В понятных мне тринадцати процентах Бенедикт рассказывал о том, как из одного мифа возникает другой, — на первый взгляд, совсем не похожий на оригинал. Взаимосвязь двух отдельно взятых мифов раскрыть невозможно, однако сравнивая и находя различия между несколькими парами историй, легенд и даже рисунков, исследователь не только находит искомую связь, но и приближается к пониманию истинного смысла всей группы изучаемых «семиотических объектов». Процесс сравнения и нахождения различий был облечен в математическую форму и назвался «вычислением гомологий».
Делая вид, что читает физически вестник, Ларсон тайком следил, на каких страницах я спотыкаюсь. Заметив, что я вернулся к «Введению», он пояснил:
— Как для расшифровки одного слова или даже одной буквы в тексте, написанном на неизвестном языке, требуется текст достаточно большой длины, так и для расшифровки смысла одной легенды требуется проанализировать и сравнить несколько подчас абсолютно непохожих легенд. Кто поймет, почему в одном мифе любвеобильный муж вдруг потерял собаку, а в другом — ленивая дочь, выйдя замуж, рожала только мертвых детей и в конце концов вернулась к отцу, тот и получит шанс догадаться, что на самом деле… впрочем, — он снова уставился в свой журнал, — читай дальше.
Сколько я не искал в статье, что же на самом деле произошло с любвеобильной, но ленивой собакой, ничего толкового не обнаружил. Следовать ссылке на работу Леви-Строса я поленился.
Через некоторое время Ларсон осчастливил меня новой аналогией:
— Метод, используемый Бенедиктом, смахивает на решение системы уравнений со многими неизвестными с той разницей, что Бенедикт искал не неизвестные числа, а скрытые «смыслы» и «понятия».
Я ответил, что статью Бенедикта надо лечить тем же способом, а именно: взять несколько статей — его собственного сочинение, его единомышленников и оппонентов — и вычислить гомологии. И только тогда станет ясно, что же он имел в виду на самом деле.
Ларсон пустился в пространное объяснение, что, мол, метод гомологий антропологи применяют давным-давно, у него есть сторонники и противники.
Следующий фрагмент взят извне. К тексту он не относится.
$ cat config.mk
export PLATFORM = sky130hd
export DESIGN_NAME = cache_ctrl
export DESIGN_NICKNAME = d
export VERILOG_FILES = /design/src/rtl/cache_ctrl.sv
export SDC_FILE = /design/constraint.sdc
export NUM_CORES = 1
export LEC_CHECK = 0
export BUFFER_PORTS_ARGS = -buffer_cell sky130_fd_sc_hd__buf_4
export CELL_PAD_IN_SITES_DETAIL_PLACEMENT = 1
export CELL_PAD_IN_SITES_GLOBAL_PLACEMENT = 1
export CORE_UTILIZATION = 35
export CTS_CLUSTER_DIAMETER = 100
export DETAILED_ROUTE_END_ITERATION = 10
export PLACE_DENSITY = 0.79
export SLEW_MARGIN = 0
export SYNTH_ARGS = -nofsm -noshare
export SYNTH_HDL_FRONTEND = slang
export SYNTH_SLANG_ARGS = --single-unit
$ cat constraint.sdc
create_clock -name clk_1 -period 2.22 [get_ports clk_1]
set_input_delay 0.111 -clock clk_1 [delete_from_list [all_inputs] [get_ports clk_1]]
set_output_delay 0.111 -clock clk_1 [all_outputs]
set_load 0.01 [all_outputs]
===== config.mk =====
export PLATFORM = sky130hd
export DESIGN_NAME = mem_arbiter
export DESIGN_NICKNAME = d
export VERILOG_FILES = /design/src/rtl/mem_arbiter.sv
export SDC_FILE = /design/constraint.sdc
export NUM_CORES = 1
export LEC_CHECK = 0
export ABC_AREA = 0
export BUFFER_PORTS_ARGS = -buffer_cell sky130_fd_sc_hd__buf_2
export CORE_UTILIZATION = 45
export DETAILED_ROUTE_END_ITERATION = 10
export PLACE_DENSITY = 0.75
export RECOVER_POWER = 50
export SYNTH_ARGS = -nofsm -noshare
export SYNTH_HDL_FRONTEND = slang
export SYNTH_SLANG_ARGS = --single-unit

===== constraint.sdc =====
create_clock -name clk -period 2 [get_ports clk]
set_input_delay 0.2 -clock clk [delete_from_list [all_inputs] [get_ports clk]]
set_output_delay 0.2 -clock clk [all_outputs]
set_load 0.01 [all_outputs]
Противники не особенно возражают против «первых гомологий», но про вторые и выше говорят, что это поиск иголки закономерности в стоге случайностей. Если и найти эту иголку, то она скорее скажет о закономерностях в мышлении исследователя («вторичный фольклор», по выражению Сёмина), но не о смысловых закономерностях «семиотических объектов».